Steve’s house has,, an odd lay out.
Billy’s is just rooms all in a row, a kitchen a living room, a hallway. Two bedrooms, a bathroom. Master bedroom, master bathroom. Unfinished basement.
That’s it.
But Steve’s, Billy could get lost in there.
He had two, two, living rooms. One was for television and the other was just for show. A sitting room, Steve had said. There was a dining area off the kitchen, and a formal dining room. Complete with oil painting of the Harrington family and a big mahogany table.
Then there was the rec room downstairs, a bar built into the wall, soft couches and a huge 35 inch t.v. There was a dart board and a billiards table, and every time the two of them tried to play pool, they ended up fucking on it instead.
The master bedroom is unlike anything Billy’s ever seen.
It was enormous, had it’s own fireplace and two walk in closets. And the en suite bathroom was bigger than Billy’s whole bedroom. Billy liked the bathtub, liked that they could both fit in it.
And Mr. Harrington’s study.
Billy only liked going in it when he was a little bit drunk, when the thrill of defiling that perfect son on that perfect oak desk outweighed the nagging fear of somehow getting Steve into trouble.
The upstairs was all guest rooms, three of them with two bathrooms. Steve had his own bathroom.
Steve’s room was weird to Billy.
He was expecting, more.
Even his own room had some personality in it, had Metallica posters and hot chicks plastered up.
Steve had plaid.
Lots and lots of plaid.
But then there was more to this house.
There was another upstairs, like someone had just tacked another house right on top.
The upper rooms were mostly unfinished, attic space used for storage.
Labeled containers of Steve’s baby things, furniture that had been moved out of rotation, holiday decorations Mr. Harrington paid someone else to put up.
But there was one attic room that Steve had claimed for his own, made it a little nest.
The couch was worn, apparently had been in the rec room for some time. The television was small, and fizzed out a lot, but there was a decent record collection, and some books, and-
Here it was.
This is where Steve kept his personality.
There were old baseball trophies and love letters from girls. There were lewd drawings and shitty poems and worn out journals.

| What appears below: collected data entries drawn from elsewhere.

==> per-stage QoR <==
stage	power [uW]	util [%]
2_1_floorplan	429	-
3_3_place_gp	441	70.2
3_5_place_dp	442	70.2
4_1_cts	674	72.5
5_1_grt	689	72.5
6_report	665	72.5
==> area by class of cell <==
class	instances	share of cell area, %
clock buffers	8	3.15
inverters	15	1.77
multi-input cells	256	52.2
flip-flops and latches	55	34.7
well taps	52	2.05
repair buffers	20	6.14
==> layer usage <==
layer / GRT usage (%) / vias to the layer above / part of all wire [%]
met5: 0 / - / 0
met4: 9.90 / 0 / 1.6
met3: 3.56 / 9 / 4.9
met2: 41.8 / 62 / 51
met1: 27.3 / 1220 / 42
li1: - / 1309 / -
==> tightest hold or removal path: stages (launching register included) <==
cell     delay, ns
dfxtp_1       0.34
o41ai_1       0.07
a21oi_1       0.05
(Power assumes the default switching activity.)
File: src/rtl/serial_adder.sv
// ---------------------------------------------------------------------------
// serial_adder
//
// Bit-serial adder/subtractor. One full-adder bit is evaluated per clock,
// LSB first, with the inter-bit carry held in a flip-flop. An operation is
// accepted when start=1 while idle. The result appears WIDTH cycles later,
// together with a one-cycle done pulse.
//
// Parameters
//   WIDTH     operand/result width in bits (2..32)
//
// Ports
//   clk       single clock, rising edge
//   rst_n     asynchronous active-low reset
//   start     request a new operation (ignored while busy)
//   mode      0 = a+b+cin, 1 = a-b (cin ignored); sampled with start
//   a, b      operands; sampled with start
//   cin       carry-in for add; sampled with start
//   sum       result of the last completed operation
//   cout      carry out of MSB (subtract: 1 = no borrow)
//   overflow  two's-complement overflow of the last result
//   busy      operation in progress
//   done      one-cycle pulse when sum/cout/overflow update
// ---------------------------------------------------------------------------
module serial_adder #(
   parameter int WIDTH = 8
) (
   input  logic             clk,
   input  logic             rst_n,
   input  logic             start,
   input  logic             mode,
   input  logic [WIDTH-1:0] a,
   input  logic [WIDTH-1:0] b,
   input  logic             cin,
   output logic [WIDTH-1:0] sum,
   output logic             cout,
   output logic             overflow,
   output logic             busy,
   output logic             done
);

   localparam int CNT_W = $clog2(WIDTH + 1);
   localparam logic [CNT_W-1:0] LAST_BIT = CNT_W'(WIDTH - 1);

   typedef enum logic {
      IDLE = 1'b0,
      RUN  = 1'b1
   } state_t;

   state_t           state;
   logic [CNT_W-1:0] cnt;
   logic             carry;

   // Operand shift registers; bit 0 is always the bit being added.
   logic [WIDTH-1:0] opa;
   logic [WIDTH-1:0] opb;

   // Result bits collected so far. Only WIDTH-1 bits are stored: on the
   // final bit the last sum bit is combined directly into the output load.
   logic [WIDTH-2:0] res;

   logic             bit_s;
   logic             bit_c;
   logic [WIDTH-1:0] res_nxt;

   function automatic logic fa_sum(input logic x, input logic y, input logic c);
      return x ^ y ^ c;
   endfunction

   function automatic logic fa_carry(input logic x, input logic y, input logic c);
      return (x & y) | (x & c) | (y & c);
   endfunction

   always_comb begin
      bit_s   = fa_sum(opa[0], opb[0], carry);
      bit_c   = fa_carry(opa[0], opb[0], carry);
      res_nxt = {bit_s, res};
   end

   // Control, carry and result registers.
   always_ff @(posedge clk or negedge rst_n) begin
      if (!rst_n) begin
         state    <= IDLE;
         busy     <= 1'b0;
         done     <= 1'b0;
         cnt      <= '0;
         carry    <= 1'b0;
         sum      <= '0;
         cout     <= 1'b0;
         overflow <= 1'b0;
      end else begin
         done <= 1'b0;
         case (state)
            IDLE: begin
               if (start) begin
                  state <= RUN;
                  busy  <= 1'b1;
                  cnt   <= '0;
                  // Subtract is a + ~b + 1, so the carry seed supplies the +1.
                  carry <= mode ? 1'b1 : cin;
               end
            end
            RUN: begin
               carry <= bit_c;
               if (cnt == LAST_BIT) begin
                  state    <= IDLE;
                  busy     <= 1'b0;
                  done     <= 1'b1;
                  sum      <= res_nxt;
                  cout     <= bit_c;
                  // carry currently holds the carry into the MSB.
                  overflow <= carry ^ bit_c;
               end else begin
                  cnt <= cnt + 1'b1;
               end
            end
            default: state <= IDLE;
         endcase
      end
   end

   // Operand and partial-result datapath; contents are meaningless while
   // idle, so these registers carry no reset.
   always_ff @(posedge clk) begin
      if (state == IDLE && start) begin
         opa <= a;
         opb <= mode ? ~b : b;
      end else if (state == RUN) begin
         opa <= opa >> 1;
         opb <= opb >> 1;
         res <= res_nxt[WIDTH-1:1];
      end
   end

endmodule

He had tacked up posters, everything from Queen to Prince to Trooper to the Grateful Dead. He had taped pictures and Polaroids to the walls, tiny Steve and Tommy covered in mud, a young Carol wearing a pissed-off expression. There were even some of Billy now, some blurry ones from parties, a dimly lit one Billy had clumsily taken, Steve asleep in his lap.
There were hand knitted blankets and skeins of yarn ready to create more.

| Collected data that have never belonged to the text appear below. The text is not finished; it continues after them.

**src/rtl/program_fetch_sequencer.sv**
```systemverilog
// Instruction-fetch controller: owns the PC, addresses the program ROM and feeds a
// 2-entry prefetch queue to the decoder over a valid/ready handshake.
module program_fetch_sequencer #(
  parameter int ADDR_WIDTH = 8,
  parameter int DATA_WIDTH = 4,
  parameter int RESET_PC   = 0
) (
  input  logic                  clk,
  input  logic                  rst,
  input  logic                  start_i,
  input  logic                  halt_i,
  input  logic                  redirect_i,
  input  logic [ADDR_WIDTH-1:0] redirect_addr_i,
  output logic [ADDR_WIDTH-1:0] rom_addr_o,
  input  logic [DATA_WIDTH-1:0] rom_data_i,
  output logic [DATA_WIDTH-1:0] instr_o,
  output logic [ADDR_WIDTH-1:0] instr_pc_o,
  output logic                  instr_valid_o,
  input  logic                  instr_ready_i,
  output logic                  running_o
);

  localparam logic [0:0] ST_IDLE = 1'b0;
  localparam logic [0:0] ST_RUN  = 1'b1;
  localparam logic [ADDR_WIDTH-1:0] PC_RST = ADDR_WIDTH'(RESET_PC);
  localparam logic [ADDR_WIDTH-1:0] PC_ONE = ADDR_WIDTH'(1);

  logic [0:0]            state_r, state_s;
  logic [ADDR_WIDTH-1:0] pc_r, pc_s;

  // Queue head drives the outputs directly; tail is the second slot.
  logic                  head_v_r, head_v_s;
  logic [DATA_WIDTH-1:0] head_op_r, head_op_s;
  logic [ADDR_WIDTH-1:0] head_pc_r, head_pc_s;
  logic                  tail_v_r, tail_v_s;
  logic [DATA_WIDTH-1:0] tail_op_r, tail_op_s;
  logic [ADDR_WIDTH-1:0] tail_pc_r, tail_pc_s;

  logic pop_s;
  logic full_s;
  logic fetch_s;

  assign pop_s   = head_v_r & instr_ready_i;
  assign full_s  = head_v_r & tail_v_r;
  assign fetch_s = (state_r == ST_RUN) & ~redirect_i & (~full_s | pop_s);

  assign rom_addr_o    = pc_r;
  assign instr_o       = head_op_r;
  assign instr_pc_o    = head_pc_r;
  assign instr_valid_o = head_v_r;
  assign running_o     = (state_r == ST_RUN);

  // Run/idle control; halt takes priority over start.
  always_comb begin
    state_s = state_r;
    case (state_r)
      ST_IDLE: begin
        if (start_i && !halt_i) state_s = ST_RUN;
        else                    state_s = ST_IDLE;
      end
      ST_RUN: begin
        if (halt_i) state_s = ST_IDLE;
        else        state_s = ST_RUN;
      end
      default: state_s = ST_IDLE;
    endcase
  end

  // Program counter: redirect load beats sequential increment.
  always_comb begin
    pc_s = pc_r;
    if (redirect_i)   pc_s = redirect_addr_i;
    else if (fetch_s) pc_s = pc_r + PC_ONE;
    else              pc_s = pc_r;
  end

  // Queue update: flush, pop-and-shift, then append the fetched entry behind any survivor.
  always_comb begin
    head_v_s  = head_v_r;
    head_op_s = head_op_r;
    head_pc_s = head_pc_r;
    tail_v_s  = tail_v_r;
    tail_op_s = tail_op_r;
    tail_pc_s = tail_pc_r;
    if (redirect_i) begin
      head_v_s = 1'b0;
      tail_v_s = 1'b0;
    end else if (pop_s) begin
      if (tail_v_r) begin
        head_v_s  = 1'b1;
        head_op_s = tail_op_r;
        head_pc_s = tail_pc_r;
        tail_v_s  = fetch_s;
        if (fetch_s) begin
          tail_op_s = rom_data_i;
          tail_pc_s = pc_r;
        end else begin
          tail_op_s = tail_op_r;
        end
      end else begin
        head_v_s = fetch_s;
        if (fetch_s) begin
          head_op_s = rom_data_i;
          head_pc_s = pc_r;
        end else begin
          head_op_s = head_op_r;
        end
      end
    end else if (!head_v_r) begin
      head_v_s = fetch_s;
      if (fetch_s) begin
        head_op_s = rom_data_i;
        head_pc_s = pc_r;
      end else begin
        head_op_s = head_op_r;
      end
    end else if (!tail_v_r) begin
      tail_v_s = fetch_s;
      if (fetch_s) begin
        tail_op_s = rom_data_i;
        tail_pc_s = pc_r;
      end else begin
        tail_op_s = tail_op_r;
      end
    end else begin
      head_v_s = head_v_r;
    end
  end

  // State, PC and queue registers.
  always_ff @(posedge clk or posedge rst) begin
    if (rst) begin
      state_r   <= ST_IDLE;
      pc_r      <= PC_RST;
      head_v_r  <= 1'b0;
      head_op_r <= {DATA_WIDTH{1'b0}};
      head_pc_r <= {ADDR_WIDTH{1'b0}};
      tail_v_r  <= 1'b0;
      tail_op_r <= {DATA_WIDTH{1'b0}};
      tail_pc_r <= {ADDR_WIDTH{1'b0}};
    end else begin
      state_r   <= state_s;
      pc_r      <= pc_s;
      head_v_r  <= head_v_s;
      head_op_r <= head_op_s;
      head_pc_r <= head_pc_s;
      tail_v_r  <= tail_v_s;
      tail_op_r <= tail_op_s;
      tail_pc_r <= tail_pc_s;
    end
  end

endmodule
```
**config.mk**
```make
export PLATFORM = sky130hd
export DESIGN_NAME = program_fetch_sequencer
export DESIGN_NICKNAME = d
export VERILOG_FILES = /design/src/rtl/program_fetch_sequencer.sv
export SDC_FILE = /design/constraint.sdc
export NUM_CORES = 1
export LEC_CHECK = 0
export BUFFER_PORTS_ARGS = -buffer_cell sky130_fd_sc_hd__buf_2
export CORE_MARGIN = 1
export CORE_UTILIZATION = 32
export CTS_CLUSTER_SIZE = 12
export DETAILED_ROUTE_END_ITERATION = 10
export HOLD_SLACK_MARGIN = 0.02
export SYNTH_ARGS = -nofsm -noshare
export SYNTH_HDL_FRONTEND = slang
export SYNTH_SLANG_ARGS = --single-unit
```
**constraint.sdc**
```tcl
create_clock -name clk -period 1.5 [get_ports clk]
set_input_delay 0.225 -clock clk [delete_from_list [all_inputs] [get_ports clk]]
set_output_delay 0.225 -clock clk [all_outputs]
set_load 0.005 [all_outputs]
```
# After elaboration in Yosys (flattened, before gate mapping)
# Index checks and enable logic that the tools add are counted.
dict set report totals {
  register_bits 35
  inputBits 18
  out_inout_bits 22
  word_cells 58
}
dict set report op_classes {
  add_sub_neg 1
  eq_ne 3
  muxes 31
  n_bitwise 8
  n_reduce_logical 7
}
# operator count
set ops {}
lappend ops {{$mux W8} 11}
lappend ops {{$mux W4} 9}
lappend ops {{$mux W1} 10}
lappend ops {{$add A8 B1 Y8 const B} 1}
lappend ops {{$and A1 B1 Y1} 4}
lappend ops {{$ne A2 B1 Y1 const B} 2}
lappend ops {{$reduce_and A4 Y1} 1}
lappend ops {{$reduce_bool A2 Y1} 2}
lappend ops {{$not A1 Y1} 3}
lappend ops {{$reduce_bool A3 Y1} 1}
lappend ops {{$ne A2 B2 Y1 const B} 1}
lappend ops {{$pmux W1 S2} 1}
lappend ops {{$reduce_and A2 Y1} 1}
lappend ops {{$logic_and A1 B1 Y1} 1}
lappend ops {{$logic_not A1 Y1} 1}
lappend ops {{$or A1 B1 Y1} 1}

# Longest topological paths before layout
dict set report logic_depth {
  depth_word 8
  ltp_mapped 5
  ltp_nobuf 4
}

# Least setup slack after synthesis
# No wires, ideal clock.
dict set report synth_timing {
  path_kind {register to register}
  start {register state_r, in the netlist running_o}
  end {register tail_op_r[0]}
  setup_time_ns 0.125
  t_arrival_ns 1.365
  required_time_ns 1.375
  setup_slack_ns 0.010
  stages_incl_launch_ff 6
  n_path_buf 2
  period_less_slack_ns 1.490
  path_cell_list {dfrtp_1 buf_2 and2b_1 and3_1 buf_4 mux2_2}
}
dict set report synth_between {
  elab_chain_cells 6
  word_cells_on_any_way 7
  classes_between {5 x mux; 2 x bitwise}
}
# element line_no
set synth_lines {}
lappend synth_lines {{start, declared} 28} ;# logic [0:0] state_r, state_s;
lappend synth_lines {{start signal, assigned} 142} ;# state_r <= state_s;
lappend synth_lines {{$and A1 B1 Y1 (*) (2 in a row)} 45} ;# assign fetch_s = (state_r == ST_RUN) & ~redirect_i & (~full_s | pop_s);
lappend synth_lines {{$mux W4 (*)} --}
lappend synth_lines {{$mux W4 (2 in a row)} --}
lappend synth_lines {{$mux W4 (*)} --}
lappend synth_lines {{end signal, assigned} 139} ;# tail_op_r <= {DATA_WIDTH{1'b0}};
lappend synth_lines {{end signal, assigned} 148} ;# tail_op_r <= tail_op_s;
lappend synth_lines {{end, declared} 36} ;# logic [DATA_WIDTH-1:0] tail_op_r, tail_op_s;
# Every way passes the cells marked *; elsewhere a longest branch is shown, timed or not. The select of a mux whose other input is x is not followed.
# A chain may end at the register's enable or synchronous reset.

# Worst setup path in the final report
dict set report layout_timing {
  start {register head_v_r, in the netlist instr_valid_o}
  end {register pc_r[6], in the netlist rom_addr_o[6]}
}
dict set report layout_between {
  elab_chain_cells 5
  word_cells_on_any_way 6
  classes_between {5 x bitwise; 1 x reduce/logical}
}
# element line_no
set layout_lines {}
lappend layout_lines {{start, declared} 32} ;# logic head_v_r, head_v_s;
lappend layout_lines {{start signal, assigned} 144} ;# head_v_r <= head_v_s;
lappend layout_lines {{$and A1 B1 Y1} 44} ;# assign full_s = head_v_r & tail_v_r;
lappend layout_lines {{$not A1 Y1} 45}
lappend layout_lines {{$or A1 B1 Y1 (*)} 45}
lappend layout_lines {{$and A1 B1 Y1 (*)} 45}
lappend layout_lines {{$reduce_bool A2 Y1 (no line) (*)} --}
lappend layout_lines {{end signal, assigned} 143} ;# pc_r <= pc_s;
lappend layout_lines {{end, declared} 29} ;# logic [ADDR_WIDTH-1:0] pc_r, pc_s;
# Every way passes the cells marked *; elsewhere a longest branch is shown, timed or not.

==> impl_metrics.ini <==
[status]
outcome = finished, final reports clean

[cells_and_area]
final_core_util_pct = 43.2
areaGrowthSynthToFinish_pct = 29.7
nets = 228
stdcell_area_um2 = 2200
drive_gt1_share_pct = 41.0
fin_cells = 280
num_antenna_cells = 0

[die]
die_w_um = 74.9
core_area_um2 = 5110
start_util_pct = 33.3
die_h_um = 74.9
rows = 26
io_pins = 40
die_area_um2 = 5610

[logic_synthesis]
synth.area.top_cells = dfrtp_1 (52%), mux2_2 (7.9%), a2bb2oi_1 (5.7%), o32ai_1 (5.2%), or4_1 (2.6%)
synth_top_area_share_pct = 51.5
synth-main-ff-cell = dfrtp_1
synth.distinct_cells = 36
yosysWarnings = 0
synth_mux_area_share_pct = 7.95
syn_nets = 173
synth_compound_area_share_pct = 19.8
synth_edf_count = 0
netlist_area_um2 = 1700
yosys.area.top_type = dfrtp_1
syn_avg_cell_area_um2 = 11.0
synthArstFlopShare_pct = 100
synth-xor-area-share_pct = 0.515
synth_top_family_by_area = compound AO/OA/AOI/OAI gates
synth_cells = 154
synth_seq_cells = 35
synth_fa_ha_area_share_pct = 0.736
synth-simple-area-share_pct = 14.3
ys_seq_area_share_pct = 51.5

[global_routing]
grt_pass1_vias = 1424
grt_max_degree = 36
grt_pass1_wl_um = 6820
antenna_found_initial = 0
grt_usage_pct = 16.5
gr-total-overflow = 0

[power]
power_frac_comb_pct = 21.3
clkPwrFrac_pct = 27.5
power.share.sequential_pct = 51.2
power.leakage_nw = 0.958
peakVddDrop_mv = 0.569
power.switching_uw = 702
switching_share_pct = 28.5
power_density_nw_per_um2 = 1120
intPower_mw = 1.76

[routing]
vias = 1439
ant_nets = 0
routed_wl_um = 4120
drc = 0
drt_iter0_drc = 89
via_per_inst = 5.14
wire_per_inst_um = 14.7
firstDrtPassIters = 4

[clocking]
cts_buffer_depth = 2
root_buffer = clkbuf_8
cts_hold_buffers = 0
clkTransAtPathRegs_ns = 0.08
cts_tree = yes
clk_latency_ns = 0.29
numCtsBuffers = 5
clock_sinks = 35
cts-htree-levels = 2

[sta]
max_freq_mhz = 704
holdWs_ns = 0.00971
skew_ns = 0.0130
period_minus_slack_ns = 1.42
final-setup-viol-count = 0
final-hold-violation-count = 0
relSlewSlack_pct = 68.7
slew_violations = 0
tightest_slew_ns = 0.469
period_share_pct = 94.7

[placed_design]
place_inst = 269
place.gp.congestion = 0.775
dp_hpwl_um = 2820
io_buffers = 39
dpl_cell_area_um2 = 2080

[worst_setup_path]
crit_buf_inv = 0
crit_path_end_kind = flip-flop
crit_type = flip-flop to flip-flop
critPathMaxFanout = 9
critPathRequiredTime_ns = 1.71
startpoint_type = flip-flop
max_stage_delay_ns = 0.49
slowest_stage = or4_1
path_delay_family = simple AND/OR/NAND/NOR gates
crit_chain = and3b_4 > or4_1 > a31oi_1
arrival_ns = 1.63

[min_path]
hold_path.class = input pin to asynchronous set/reset pin

[run]
drv_cap = 0
==> registers in the layout (all words and copies together) (netlist names) <==
signal / cells
instr_pc_o: 8
rom_addr_o: 8
tail_pc_r: 8
instr_o: 4
tail_op_r: 4
instr_valid_o: 1
running_o: 1
tail_v_r: 1
==> area by class of cell <==
| type | instances | area [µm²] |
|---|---|---|
| Clock buffer | 5 | 68.8 |
| Clock inverter | 3 | 20.0 |
| Fill cell | 512 | 2900 |
| Inverter | 7 | 26.3 |
| Multi-Input combinational cell | 100 | 746 |
| Sequential cell | 35 | 878 |
| Tap cell | 70 | 87.6 |
| Timing Repair Buffer | 60 | 378 |
==> routing by layer <==
metal	GRT usage [%]	routed length (µm)	vias to the layer above
li1	-	-	702
met1	21.8	1890	706
met2	26.8	2050	26
met3	4.02	122	5
met4	5.03	55	0
met5	0	0	-
==> logic make-up (layout without fill, tap and decap cells) <==
family | Yosys count | count (layout)
flops | 35 | 35
simple gates | 42 | 42
xor+xnor | 1 | 1
compound gates | 44 | 44
fa+ha+maj | 1 | 1
buf+inv | 19 | 75
mux | 12 | 12
==> path summary, 6_finish.rpt <==
check	startpoint	to	slack, ns	depth (start not counted)
worst max-delay path	instr_valid_o	rom_addr_o[6]	0.08	3
min in group clk	halt_i	running_o	0.08	2
worst min register to register	tail_pc_r[4]	tail_pc_r[4]	0.51	1
max in group asynchronous	rst	running_o	1.15	3
worst max register to register	instr_valid_o	rom_addr_o[6]	0.08	3
worst min-delay path	rst	instr_o[2]	0.01	3
==> metrics by stage <==
stage	total power, mW	setup TNS [ns]	worst slack, ns
6_report	2.46	0	0.0799
5_1_grt	2.62	-0.00981	-0.00678
4_1_cts	2.49	0	0.0237
3_5_place_dp	1.80	0	0.0453
3_3_place_gp	1.79	0	0.0445
2_1_floorplan	1.56	0	0.0102
==> placed cells by master (no fill, tap or decap), drive strengths merged, types with 3 or more instances in the layout <==
cell     Yosys  final
buf          8     59
dfrtp       35     35
mux2        12     12
a2bb2oi     11     11
o32ai       10     10
nor2         9      9
nand3        8      8
inv          7      7
or4          6      6
clkbuf       4      6
a31oi        5      5
o21ai        4      4
nand2        3      3
o31ai        3      3
==> worst reg2reg max path, delay by kind of cell, from the launching register on <==
| kind | cells | cell delay, ns |
|---|---|---|
| compound gates | 1 | 0.16 |
| simple gates | 2 | 0.73 |
| flops | 1 | 0.45 |
==> timing repair <==
action,CTS,global route
setup endpoints to repair,0,12
buffers inserted,0,3
gates resized for setup,0,4
==> synth_stat cells, types with 4 or more instances <==
cell       count
o32ai_1       10
or4_1          6
nand3_1        8
a2bb2oi_1     11
a31oi_1        5
nor2_1         9
dfrtp_1       35
buf_2          4
mux2_2        12
inv_1          7
o21ai_0        4
clkbuf_1       4
==> power by group through the flow <==
stage | combinational, mW | clock [mW] | sequential (mW)
final | 0.525 | 0.676 | 1.26
after global placement | 0.511 | 0 | 1.27
after global routing | 0.592 | 0.744 | 1.29
after CTS | 0.525 | 0.704 | 1.26
after floorplan | 0.304 | 0 | 1.25
after detailed placement | 0.524 | 0 | 1.27
Power figures use the tool's default switching activity.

There was cheap liquor and probably eight different bongs.
It was Billy’s favorite room in the whole weird house.
It felt lived in, not just for show like the formal dining room, the sitting room, the master bedroom.
The room had a soul.
And it felt safe, felt like the safest place in the whole world as they curled up on the couch, swearing whenever the t.v. fizzed out too much for them to see what was happening.
It’s where Billy felt safe enough to talk about his dad, to cry about his mom. Where he felt safe enough to pull Steve to standing, and dance with him like they were at some lame cotillion. It’s where Steve’s laugh sounded the clearest, where Billy heard the words I love you for the first time and actually believed them. It’s where Billy saw Steve cry for the first time, stoned out of his mind and wailing about how he was a disappointment, how he would amount to nothing.
It’s where Billy realized he was in love. Realized he would probably never feel the same visceral adoration for anyone other than Steve.
It’s where Billy ended up proposing.
As they were tangled together on the old couch, naked and sweaty and out of breath. Only a few hours since Billy had been handed his high school diploma.
Where he said, run away with me and for forever, Pretty Boy and never gonna love anything like I love you.
And that’s about as close as they could get to anything legal.
And everywhere they lived together, every dilapidated apartment, and tiny house, Billy made sure the whole place felt the way that attic did, felt as safe and warm and blissfully happy.